### PROBLEM DETAILS
Could you copy every line of the data that contains the word "cycle"?

### PROVIDED DATA
--- config.mk ---
export PLATFORM = sky130hd
export DESIGN_NAME = two_class_weighted_queue_scheduler
export DESIGN_NICKNAME = d
export VERILOG_FILES = /design/src/design/tcwq_pkg.sv /design/src/design/tcwq_ram.sv /design/src/design/tcwq_front.sv /design/src/design/tcwq_back.sv /design/src/design/two_class_weighted_queue_scheduler.sv
export SDC_FILE = /design/constraint.sdc
export NUM_CORES = 1
export LEC_CHECK = 0
export ABC_CLOCK_PERIOD_IN_PS = 5100
export BUFFER_PORTS_ARGS = -buffer_cell sky130_fd_sc_hd__clkbuf_2
export CAP_MARGIN = 5
export CORE_UTILIZATION = 40
export DETAILED_ROUTE_END_ITERATION = 10
export SLEW_MARGIN = 0
export SYNTH_ARGS = -nofsm -noshare
export SYNTH_HDL_FRONTEND = slang
export SYNTH_SLANG_ARGS = --single-unit
export TNS_END_PERCENT = 1
--- constraint.sdc ---
create_clock -name clk_i -period 5.1 [get_ports clk_i]
set_clock_uncertainty 0.05 [all_clocks]
set_input_delay 0.255 -clock clk_i [delete_from_list [all_inputs] [get_ports clk_i]]
set_output_delay 0.255 -clock clk_i [all_outputs]
set_load 0.1 [all_outputs]
--- src/design/tcwq_pkg.sv ---
package tcwq_pkg;

  // Scheduler FIFOs
  localparam int QUEUE_DEPTH = 16;
  localparam int Q_PTR_W     = $clog2(QUEUE_DEPTH);
  localparam int Q_CNT_W     = $clog2(QUEUE_DEPTH + 1);

  // Field widths
  localparam int ID_W    = 16;
  localparam int BURST_W = 4;

  localparam logic [BURST_W-1:0] BURST_RESET = 4'd2;

  // Command queue between front and back
  localparam int CMDQ_DEPTH = 2;
  localparam int CMDQ_PTR_W = $clog2(CMDQ_DEPTH);
  localparam int CMDQ_CNT_W = $clog2(CMDQ_DEPTH + 1);

  // Register port
  localparam int APB_ADDR_W = 3;
  localparam int APB_DATA_W = 32;
  localparam int REG_IDX_W  = 1;
  localparam logic [REG_IDX_W-1:0] REG_PRIORITY_BURST = 1'b0;

  typedef enum logic {
    OP_ENQUEUE = 1'b0,
    OP_SERVE   = 1'b1
  } op_e;

  typedef enum logic [1:0] {
    STATUS_DONE  = 2'd0,
    STATUS_FULL  = 2'd1,
    STATUS_EMPTY = 2'd2
  } status_e;

  typedef struct packed {
    op_e             op;
    logic [ID_W-1:0] entry_id;
    logic            is_priority;
  } cmd_t;

  typedef struct packed {
    status_e         status;
    logic [ID_W-1:0] served_id;
    logic            served_priority;
  } res_t;

endpackage

--- src/design/tcwq_ram.sv ---
module tcwq_ram #(
  parameter int WIDTH = 16,
  parameter int DEPTH = 16
) (
  input  logic                     clk_i,
  input  logic                     we_i,
  input  logic [$clog2(DEPTH)-1:0] waddr_i,
  input  logic [WIDTH-1:0]         wdata_i,
  input  logic                     re_i,
  input  logic [$clog2(DEPTH)-1:0] raddr_i,
  output logic [WIDTH-1:0]         rdata_o
);

  logic [WIDTH-1:0] mem_q [DEPTH];
  logic [WIDTH-1:0] rdata_q;

  always_ff @(posedge clk_i) begin
    if (we_i) begin
      mem_q[waddr_i] <= wdata_i;
    end
    if (re_i) begin
      rdata_q <= mem_q[raddr_i];
    end
  end

  assign rdata_o = rdata_q;

endmodule

--- src/design/tcwq_front.sv ---
module tcwq_front (
  input  logic                            clk_i,
  input  logic                            rst_ni,
  input  logic                            push_i,
  output logic                            full_o,
  input  logic                            op_i,
  input  logic [tcwq_pkg::ID_W-1:0]       entry_id_i,
  input  logic                            is_priority_i,
  output logic                            cmd_valid_o,
  input  logic                            cmd_ready_i,
  output tcwq_pkg::cmd_t                  cmd_o
);

  tcwq_pkg::cmd_t                      slot_q [tcwq_pkg::CMDQ_DEPTH];
  logic [tcwq_pkg::CMDQ_PTR_W-1:0]     wr_ptr_q, wr_ptr_d;
  logic [tcwq_pkg::CMDQ_PTR_W-1:0]     rd_ptr_q, rd_ptr_d;
  logic [tcwq_pkg::CMDQ_CNT_W-1:0]     cnt_q, cnt_d;
  logic                                wr_en, rd_en;
  tcwq_pkg::cmd_t                      cmd_in;

  // Classify the incoming item
  always_comb begin
    cmd_in.op          = op_i ? tcwq_pkg::OP_SERVE : tcwq_pkg::OP_ENQUEUE;
    cmd_in.entry_id    = entry_id_i;
    cmd_in.is_priority = is_priority_i;
  end

  assign full_o      = (cnt_q == tcwq_pkg::CMDQ_CNT_W'(tcwq_pkg::CMDQ_DEPTH));
  assign cmd_valid_o = (cnt_q != '0);
  assign cmd_o       = slot_q[rd_ptr_q];
  assign wr_en       = push_i && !full_o;
  assign rd_en       = cmd_valid_o && cmd_ready_i;

  always_comb begin
    wr_ptr_d = wr_ptr_q;
    rd_ptr_d = rd_ptr_q;
    cnt_d    = cnt_q;
    if (wr_en) begin
      wr_ptr_d = (wr_ptr_q == tcwq_pkg::CMDQ_PTR_W'(tcwq_pkg::CMDQ_DEPTH - 1)) ?
                 '0 : wr_ptr_q + 1'b1;
    end
    if (rd_en) begin
      rd_ptr_d = (rd_ptr_q == tcwq_pkg::CMDQ_PTR_W'(tcwq_pkg::CMDQ_DEPTH - 1)) ?
                 '0 : rd_ptr_q + 1'b1;
    end
    if (wr_en && !rd_en) begin
      cnt_d = cnt_q + 1'b1;
    end else if (rd_en && !wr_en) begin
      cnt_d = cnt_q - 1'b1;
    end
  end

  always_ff @(posedge clk_i or negedge rst_ni) begin
    if (!rst_ni) begin
      wr_ptr_q <= '0;
      rd_ptr_q <= '0;
      cnt_q    <= '0;
    end else begin
      wr_ptr_q <= wr_ptr_d;
      rd_ptr_q <= rd_ptr_d;
      cnt_q    <= cnt_d;
    end
  end

  always_ff @(posedge clk_i) begin
    if (wr_en) begin
      slot_q[wr_ptr_q] <= cmd_in;
    end
  end

endmodule

--- src/design/tcwq_back.sv ---
module tcwq_back (
  input  logic                            clk_i,
  input  logic                            rst_ni,
  input  logic [tcwq_pkg::BURST_W-1:0]    burst_limit_i,
  input  logic                            cmd_valid_i,
  output logic                            cmd_ready_o,
  input  tcwq_pkg::cmd_t                  cmd_i,
  output logic                            res_valid_o,
  input  logic                            res_pop_i,
  output tcwq_pkg::res_t                  res_o
);

  localparam logic ST_IDLE = 1'b0;
  localparam logic ST_READ = 1'b1;

  localparam logic [tcwq_pkg::Q_CNT_W-1:0] CNT_FULL =
    tcwq_pkg::Q_CNT_W'(tcwq_pkg::QUEUE_DEPTH);

  function automatic logic [tcwq_pkg::Q_PTR_W-1:0] ptr_next(
    input logic [tcwq_pkg::Q_PTR_W-1:0] ptr
  );
    ptr_next = (ptr == tcwq_pkg::Q_PTR_W'(tcwq_pkg::QUEUE_DEPTH - 1)) ? '0 : ptr + 1'b1;
  endfunction

  logic                                state_q, state_d;
  logic                                src_prio_q, src_prio_d;
  logic [tcwq_pkg::Q_PTR_W-1:0]        p_head_q, p_head_d, p_tail_q, p_tail_d;
  logic [tcwq_pkg::Q_PTR_W-1:0]        n_head_q, n_head_d, n_tail_q, n_tail_d;
  logic [tcwq_pkg::Q_CNT_W-1:0]        p_cnt_q, p_cnt_d, n_cnt_q, n_cnt_d;
  logic [tcwq_pkg::BURST_W-1:0]        burst_q, burst_d;
  logic                                res_valid_q, res_valid_d;
  tcwq_pkg::res_t                      res_q, res_d;

  logic                                take;
  logic                                p_empty, n_empty, p_full, n_full;
  logic                                pick_prio;
  logic                                p_we, n_we, p_re, n_re;
  logic [tcwq_pkg::ID_W-1:0]           p_rdata, n_rdata;

  assign p_empty = (p_cnt_q == '0);
  assign n_empty = (n_cnt_q == '0);
  assign p_full  = (p_cnt_q == CNT_FULL);
  assign n_full  = (n_cnt_q == CNT_FULL);

  // Priority wins while the burst is open, or when nothing normal waits
  assign pick_prio = !p_empty && ((burst_q < burst_limit_i) || n_empty);

  assign cmd_ready_o = (state_q == ST_IDLE) && (!res_valid_q || res_pop_i);
  assign take        = cmd_valid_i && cmd_ready_o;

  always_comb begin
    state_d     = state_q;
    src_prio_d  = src_prio_q;
    p_head_d    = p_head_q;
    p_tail_d    = p_tail_q;
    p_cnt_d     = p_cnt_q;
    n_head_d    = n_head_q;
    n_tail_d    = n_tail_q;
    n_cnt_d     = n_cnt_q;
    burst_d     = burst_q;
    res_valid_d = res_valid_q && !res_pop_i;
    res_d       = res_q;
    p_we        = 1'b0;
    n_we        = 1'b0;
    p_re        = 1'b0;
    n_re        = 1'b0;

    unique case (state_q)
      ST_IDLE: begin
        if (take) begin
          res_d.status          = tcwq_pkg::STATUS_DONE;
          res_d.served_id       = '0;
          res_d.served_priority = 1'b0;
          if (cmd_i.op == tcwq_pkg::OP_ENQUEUE) begin
            res_valid_d = 1'b1;
            if (cmd_i.is_priority) begin
              if (p_full) begin
                res_d.status = tcwq_pkg::STATUS_FULL;
              end else begin
                p_we     = 1'b1;
                p_tail_d = ptr_next(p_tail_q);
                p_cnt_d  = p_cnt_q + 1'b1;
              end
            end else begin
              if (n_full) begin
                res_d.status = tcwq_pkg::STATUS_FULL;
              end else begin
                n_we     = 1'b1;
                n_tail_d = ptr_next(n_tail_q);
                n_cnt_d  = n_cnt_q + 1'b1;
              end
            end
          end else if (p_empty && n_empty) begin
            res_valid_d  = 1'b1;
            res_d.status = tcwq_pkg::STATUS_EMPTY;
          end else if (pick_prio) begin
            // Read the head into the RAM output register; ST_READ then loads the result register
            p_re       = 1'b1;
            p_head_d   = ptr_next(p_head_q);
            p_cnt_d    = p_cnt_q - 1'b1;
            src_prio_d = 1'b1;
            state_d    = ST_READ;
            if (burst_q < burst_limit_i) begin
              burst_d = burst_q + 1'b1;
            end
          end else begin
            n_re       = 1'b1;
            n_head_d   = ptr_next(n_head_q);
            n_cnt_d    = n_cnt_q - 1'b1;
            src_prio_d = 1'b0;
            burst_d    = '0;
            state_d    = ST_READ;
          end
        end
      end
      ST_READ: begin
        res_valid_d           = 1'b1;
        res_d.status          = tcwq_pkg::STATUS_DONE;
        res_d.served_id       = src_prio_q ? p_rdata : n_rdata;
        res_d.served_priority = src_prio_q;
        state_d               = ST_IDLE;
      end
      default: begin
        state_d = ST_IDLE;
      end
    endcase
  end

  always_ff @(posedge clk_i or negedge rst_ni) begin
    if (!rst_ni) begin
      state_q     <= ST_IDLE;
      src_prio_q  <= 1'b0;
      p_head_q    <= '0;
      p_tail_q    <= '0;
      p_cnt_q     <= '0;
      n_head_q    <= '0;
      n_tail_q    <= '0;
      n_cnt_q     <= '0;
      burst_q     <= '0;
      res_valid_q <= 1'b0;
    end else begin
      state_q     <= state_d;
      src_prio_q  <= src_prio_d;
      p_head_q    <= p_head_d;
      p_tail_q    <= p_tail_d;
      p_cnt_q     <= p_cnt_d;
      n_head_q    <= n_head_d;
      n_tail_q    <= n_tail_d;
      n_cnt_q     <= n_cnt_d;
      burst_q     <= burst_d;
      res_valid_q <= res_valid_d;
    end
  end

  always_ff @(posedge clk_i) begin
    res_q <= res_d;
  end

  tcwq_ram #(
    .WIDTH(tcwq_pkg::ID_W),
    .DEPTH(tcwq_pkg::QUEUE_DEPTH)
  ) u_prio_ram (
    .clk_i  (clk_i),
    .we_i   (p_we),
    .waddr_i(p_tail_q),
    .wdata_i(cmd_i.entry_id),
    .re_i   (p_re),
    .raddr_i(p_head_q),
    .rdata_o(p_rdata)
  );

  tcwq_ram #(
    .WIDTH(tcwq_pkg::ID_W),
    .DEPTH(tcwq_pkg::QUEUE_DEPTH)
  ) u_norm_ram (
    .clk_i  (clk_i),
    .we_i   (n_we),
    .waddr_i(n_tail_q),
    .wdata_i(cmd_i.entry_id),
    .re_i   (n_re),
    .raddr_i(n_head_q),
    .rdata_o(n_rdata)
  );

  assign res_valid_o = res_valid_q;
  assign res_o       = res_q;

endmodule

--- src/design/two_class_weighted_queue_scheduler.sv ---
// Channel   | Handshake              | Payload
// ----------+------------------------+------------------------------------------
// input     | push / full            | op_i, entry_id_i, is_priority_i
// result    | pop / empty            | status_o, served_id_o, served_priority_o
// register  | psel, penable, pwrite  | paddr, pwdata, prdata (pready tied high)
//
// An enqueue result passes the command queue, then the scheduler's result register, before it
// shows on the ports; a serve also passes the registered RAM read on its way.
// The scheduler takes one command per cycle, but holds off during the read cycle of a serve
// and while an unpopped result sits in its one-entry result register; the two-entry
// command queue then fills and raises full.
// Reset (rst_ni, asynchronous, active low) empties both FIFOs, clears the burst count and
// loads priority_burst with 2; RAM contents need no clearing.
module two_class_weighted_queue_scheduler (
  input  logic                               clk_i,
  input  logic                               rst_ni,
  // Input queue side
  input  logic                               push,
  output logic                               full,
  input  logic                               op_i,
  input  logic [tcwq_pkg::ID_W-1:0]          entry_id_i,
  input  logic                               is_priority_i,
  // Result queue side
  output logic                               empty,
  input  logic                               pop,
  output logic [1:0]                         status_o,
  output logic [tcwq_pkg::ID_W-1:0]          served_id_o,
  output logic                               served_priority_o,
  // Register port
  input  logic                               psel,
  input  logic                               penable,
  input  logic                               pwrite,
  input  logic [tcwq_pkg::APB_ADDR_W-1:0]    paddr,
  input  logic [tcwq_pkg::APB_DATA_W-1:0]    pwdata,
  output logic [tcwq_pkg::APB_DATA_W-1:0]    prdata,
  output logic                               pready
);

  logic [tcwq_pkg::BURST_W-1:0]   burst_limit_q, burst_limit_d;
  logic [tcwq_pkg::REG_IDX_W-1:0] reg_idx;
  logic                           reg_wr;
  logic                           cmd_valid, cmd_ready;
  tcwq_pkg::cmd_t                 cmd;
  logic                           res_valid;
  tcwq_pkg::res_t                 res;

  // Register port: word index sits above the byte offset
  assign pready  = 1'b1;
  assign reg_idx = paddr[tcwq_pkg::APB_ADDR_W-1:2];
  assign reg_wr  = psel && penable && pwrite && pready;

  always_comb begin
    burst_limit_d = burst_limit_q;
    // Drop writes outside the register map
    if (reg_wr && (reg_idx == tcwq_pkg::REG_PRIORITY_BURST)) begin
      burst_limit_d = pwdata[tcwq_pkg::BURST_W-1:0];
    end
  end

  always_comb begin
    prdata = '0;
    if (reg_idx == tcwq_pkg::REG_PRIORITY_BURST) begin
      prdata = tcwq_pkg::APB_DATA_W'(burst_limit_q);
    end
  end

  always_ff @(posedge clk_i or negedge rst_ni) begin
    if (!rst_ni) begin
      burst_limit_q <= tcwq_pkg::BURST_RESET;
    end else begin
      burst_limit_q <= burst_limit_d;
    end
  end

  // Front: accept and classify items, buffer them as commands
  tcwq_front u_front (
    .clk_i        (clk_i),
    .rst_ni       (rst_ni),
    .push_i       (push),
    .full_o       (full),
    .op_i         (op_i),
    .entry_id_i   (entry_id_i),
    .is_priority_i(is_priority_i),
    .cmd_valid_o  (cmd_valid),
    .cmd_ready_i  (cmd_ready),
    .cmd_o        (cmd)
  );

  // Back: the two FIFOs, the burst arbiter and the result register
  tcwq_back u_back (
    .clk_i        (clk_i),
    .rst_ni       (rst_ni),
    .burst_limit_i(burst_limit_q),
    .cmd_valid_i  (cmd_valid),
    .cmd_ready_o  (cmd_ready),
    .cmd_i        (cmd),
    .res_valid_o  (res_valid),
    .res_pop_i    (pop),
    .res_o        (res)
  );

  assign empty             = !res_valid;
  assign status_o          = res.status;
  assign served_id_o       = res.served_id;
  assign served_priority_o = res.served_priority;

`ifndef SYNTHESIS
  // A result that is not a completed transfer carries no identifier
  assert property (@(posedge clk_i) disable iff (!rst_ni)
    (!empty && (status_o != tcwq_pkg::STATUS_DONE)) |-> (served_id_o == '0))
    else $error("served_id nonzero on a result that is not done");

  // Priority flag appears only on a completed serve
  assert property (@(posedge clk_i) disable iff (!rst_ni)
    (!empty && served_priority_o) |-> (status_o == tcwq_pkg::STATUS_DONE))
    else $error("served_priority set on a result that is not done");

  // A register write lands in the burst limit on the next cycle
  assert property (@(posedge clk_i) disable iff (!rst_ni)
    (psel && penable && pwrite && (reg_idx == tcwq_pkg::REG_PRIORITY_BURST))
      |=> (burst_limit_q == $past(pwdata[tcwq_pkg::BURST_W-1:0])))
    else $error("priority_burst write lost");
`endif

endmodule

# Word level (Yosys, flattened, before mapping)
# Memory sizes are Yosys's and may differ from the RTL's. A register that Yosys moved wholly into a read port is not among the register bits.
# Index checks and enable logic that the tools add are counted.
[totals]
wordCells = 153
ram_bits = 548
reg_bits = 60
memories = 3
[mem_list]
columns = ["memory", "depth", "width", "read_ports", "rd_clocked_by_memory_dff", "wr", "line", "text"]
rows = [
  ["u_back.u_norm_ram.mem_q", 16, 16, 1, 1, 1, "tcwq_ram.sv:14", "logic [WIDTH-1:0] mem_q [DEPTH];"],
  ["u_back.u_prio_ram.mem_q", 16, 16, 1, 1, 1, "tcwq_ram.sv:14", ""],
  ["u_front.slot_q", 2, 18, 1, 0, 1, "tcwq_front.sv:14", "tcwq_pkg::cmd_t slot_q [tcwq_pkg::CMDQ_DEPTH];"],
]
[classes]
n_lt_le_gt_ge = 1
n_eq_ne = 15
n_mux = 64
add_sub_neg = 13
bitwise = 8
reduce_logical = 32
[op_table]
columns = ["operator", "n"]
rows = [
  ["$mux 5", 10],
  ["$pmux 19 s2", 1],
  ["$mux 1", 37],
  ["$mux 4", 7],
  ["$reduce_and 5->1", 5],
  ["$add 4x1->4 const B", 5],
  ["$mux 19", 1],
  ["$eq 4x4->1 const B", 4],
  ["$mux 16", 1],
  ["$reduce_and 6->1", 2],
  ["$logic_and 1x1->1", 11],
  ["$add 5x1->5 const B", 2],
  ["$eq 5x5->1 const B", 2],
  ["$logic_not 5->1", 2],
  ["$mux 2", 5],
  ["$ne 2x2->1 const B", 5],
  ["$sub 5x1->5 const B", 2],
  ["$not 1->1", 8],
  ["$logic_not 1->1", 6],
  ["$ne 2x1->1 const B", 3],
  ["$reduce_bool 2->1", 3],
  ["$lt 4x4->1", 1],
  ["$pmux 1 s2", 2],
  ["$reduce_and 4->1", 1],
  ["other kinds (5)", 7],
]

# Logic depth before layout (Yosys ltp)
[logic_depth]
word_depth = 8
mapped_depth = 9

# By module
# Synthesis repeated with hierarchy kept, for this count alone.
[unflattened]
hier_cells = 1229
hier_area_um2 = 25268.0
[modules_own_cells]
columns = ["mod", "n_inst", "area_per_inst_um2", "cells_per_inst"]
rows = [
  ["tcwq_ram (u_back.u_norm_ram)", 1, 10203.5, 432],
  ["tcwq_ram (u_back.u_prio_ram)", 1, 10202.3, 432],
  ["tcwq_back", 1, 2879.0, 245],
  ["tcwq_front", 1, 1549.0, 75],
  ["two_class_weighted_queue_scheduler", 1, 434.2, 45],
]

# Least setup slack after synthesis
# OpenSTA, ideal clock, no wires.
[synth_timing]
path_kind = "register to register"
from = "register u_front.rd_ptr_q"
to = "memory u_back.u_prio_ram.mem_q[1][0], enable pin"
arrival_time_ns = 3.201
t_required_ns = 4.614
setup_time_ns = 0.436
setup_slack_ns = 1.413
path_buffers = 1
stages_incl_launch_ff = 7
path_cell_list = "dfrtp_1 -> buf_6 -> mux2i_4 -> inv_1 -> nor2_1 -> nand3_1 -> nor4b_1"
[synth_between]
elab_chain_len = 7
[synth_rtl]
columns = ["element", "line", "text"]
rows = [
  ["start, declared", "tcwq_front.sv:16", "logic [tcwq_pkg::CMDQ_PTR_W-1:0] rd_ptr_q, rd_ptr_d;"],
  ["start signal, assigned", "tcwq_front.sv:60", "rd_ptr_q <= rd_ptr_d;"],
  ["$mem_v2 2x18 *", "-", ""],
  ["$mux 1", "tcwq_back.sv:76", "if (cmd_i.is_priority) begin"],
  ["$mux 1 *", "tcwq_back.sv:74", "if (cmd_i.op == tcwq_pkg::OP_ENQUEUE) begin"],
  ["$mux 1 *", "tcwq_back.sv:70", "if (take) begin"],
  ["$mux 1 *", "tcwq_back.sv:68", "unique case (state_q)"],
  ["$mux 1 *", "tcwq_ram.sv:18", "if (we_i) begin"],
  ["$mux 1 (implied by the code) *", "tcwq_ram.sv:19", "mem_q[waddr_i] <= wdata_i;"],
  ["end, declared", "tcwq_ram.sv:14", ""],
]
# Every way passes the cells marked *; elsewhere a longest branch is shown, timed or not.

# Worst setup path after layout
[layout_timing]
from = "register u_back.state_q"
to = "memory u_back.u_prio_ram.mem_q[5][1], enable pin"
[layout_between]
elab_chain_len = 7
[layout_rtl]
columns = ["element", "line", "text"]
rows = [
  ["start, declared", "tcwq_back.sv:25", "logic state_q, state_d;"],
  ["start signal, assigned", "tcwq_back.sv:142", "state_q <= state_d;"],
  ["$not 1->1 (no line)", "-", ""],
  ["$logic_and 1x1->1", "tcwq_back.sv:48", "assign cmd_ready_o = (state_q == ST_IDLE) && (!res_valid_q || res_pop_i);"],
  ["$logic_and 1x1->1", "tcwq_back.sv:49", "assign take = cmd_valid_i && cmd_ready_o;"],
  ["$mux 1", "tcwq_back.sv:70", ""],
  ["$mux 1 *", "tcwq_back.sv:68", ""],
  ["$mux 1 *", "tcwq_ram.sv:18", ""],
  ["$mux 1 (implied by the code) *", "tcwq_ram.sv:19", ""],
]
# Marks and branches as above.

### SOLVED PROBLEM
// The scheduler takes one command per cycle, but holds off during the read cycle of a serve
  // A register write lands in the burst limit on the next cycle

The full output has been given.